Love, a powerful feeling that can bring happiness as well as sadness and destruction.
I am a living proof of the destructive power of love. I sat on the cold floor, surrounded by shame and guilt; my head in between my hands and staring endlessly at nothing, I was totally lost in thoughts. Indeed, time is a thief, it escapes so quickly, but memory is like a scar, it never fades. I could recall the incident that happened ten years ago, for it was a day like this, on Valentine’s day.
I shut her eyes so tight that hot tears escaped from them. I could recall vividly now, it seemed as if it was happening all over again.
I used to have an elder brother by the name, James. We lost our parents in a ghastly motor accident and I was inside in the car. The car got burnt beyond recognition, but before that I was rescued, with half of my face burnt. That, I thought was the worst day of my life. How wrong I was! It was the incident that turned me into a loner and a sadist, I was just six then.
My elder brother, my armor, my shield, my strong tower who I could rely on at every moment of my life, promised to see me through school at the expense of his own education.
I grew up to love him deeply, I couldn’t tell if it was platonic love but I just didn’t care. He was the only guy in my life who saw me as a special being, no man had ever looked at me in a romantic way because of the irritating scar on my face, people always stared at me with disgust. At school, people always mocked me because of it; James was always there to console me and shield me from embarrassments.
I never understood the kind of love I had for him, but I really wished everyday that he wasn’t my brother but a lover.
It was a day before Valentine’s day, James had gone to work at the site where he works as a bricklayer. He had a girlfriend by the name, Cynthia, who he loved so much and wanted to treat her to a romantic date on Valentine’s day, and that was why he had gone to the site so early that morning so as to work for extra hours because of the pay involved.
At school, girls kept chatting about what they would do on Valentine’s day with their boyfriends, how they were going to have nice time and so much fun. I couldn’t partake in the discussion and no one cared to ask me to join in.

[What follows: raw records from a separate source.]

## lc4_core
module lc4_core
   (input  wire        clk,
    input  wire        rst,
    output wire [15:0] o_cur_pc,
    input  wire [15:0] i_cur_insn,
    output wire [15:0] o_dmem_addr,
    input  wire [15:0] i_cur_dmem_data,
    output wire        o_dmem_we,
    output wire [15:0] o_dmem_towrite,
    output wire [1:0]  test_stall,
    output wire [15:0] test_cur_pc,
    output wire [15:0] test_cur_insn,
    output wire        test_regfile_we,
    output wire [2:0]  test_regfile_wsel,
    output wire [15:0] test_regfile_data,
    output wire        test_nzp_we,
    output wire [2:0]  test_nzp_new_bits,
    output wire        test_dmem_we,
    output wire [15:0] test_dmem_addr,
    output wire [15:0] test_dmem_data
    );
   wire [7:0] led_unused;
   lc4_processor proc (.clk(clk), .rst(rst), .gwe(1'b1),
                       .o_cur_pc(o_cur_pc), .i_cur_insn(i_cur_insn),
                       .o_dmem_addr(o_dmem_addr), .i_cur_dmem_data(i_cur_dmem_data),
                       .o_dmem_we(o_dmem_we), .o_dmem_towrite(o_dmem_towrite),
                       .test_stall(test_stall), .test_cur_pc(test_cur_pc),
                       .test_cur_insn(test_cur_insn), .test_regfile_we(test_regfile_we),
                       .test_regfile_wsel(test_regfile_wsel), .test_regfile_data(test_regfile_data),
                       .test_nzp_we(test_nzp_we), .test_nzp_new_bits(test_nzp_new_bits),
                       .test_dmem_we(test_dmem_we), .test_dmem_addr(test_dmem_addr),
                       .test_dmem_data(test_dmem_data),
                       .switch_data(8'd0), .led_data(led_unused));
endmodule
Size: roughly 6400 cells after synthesis, about 520 flip-flops, about 170 I/O pins, ~43000 sq um of cells after synthesis.
==> flow/config.mk <==
export PLATFORM = sky130hd
export DESIGN_NAME = lc4_core
export DESIGN_NICKNAME = lc4_core
export VERILOG_FILES = /design/flow/design.v
export SDC_FILE = /design/flow/constraint.sdc
export NUM_CORES = 4
export LEC_CHECK = 0
export ABC_AREA = 1
export CAP_MARGIN = 20
export CORE_MARGIN = 2
export CORE_UTILIZATION = 58
export CTS_CLUSTER_DIAMETER = 266
export SETUP_SLACK_MARGIN = 4.94
export SLEW_MARGIN = 20
==> flow/constraint.sdc <==
create_clock -name core_clock -period 21.7 [get_ports {clk}]
set_input_delay 4.3400 -clock core_clock [delete_from_list [all_inputs] [get_ports {clk}]]
set_output_delay 4.3400 -clock core_clock [all_outputs]
set_load 0.01 [all_outputs]
run.sh (not shown) runs the stock make flow with config.mk's settings and CLKGATE_MAP_FILE=.
The first run completed, yet does not pass: setup timing.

James came back home very happy that day, he got enough pay for the day. He started making plans on nice places to go with Cynthia and lovely things to get for her, and sincerely, I was jealous. I wished all those plans were for me. I went into my room and without much struggle, sleep took me away.
The next day, which was Valentine’s day. James wanted to surprise Cynthia, so he shopped for groceries, jewelries and lots of other goodies.
On his way to Cynthia’s home, he saw Cynthia coming out from an eatery with a man old enough to be her father, smooching and kissing him in public. He was shocked; he stood there in shame and disgust. The only word he could mutter to himself was, “Cynthia?”
He drew a bit closer to get a clearer view of the whole situation, and it was actually Cynthia. He tried to confront her but she denied him there and then. He went into a nearby restaurant and drowned himself with different brands of alcohol. He got back totally drunk that night and was talking gibberish.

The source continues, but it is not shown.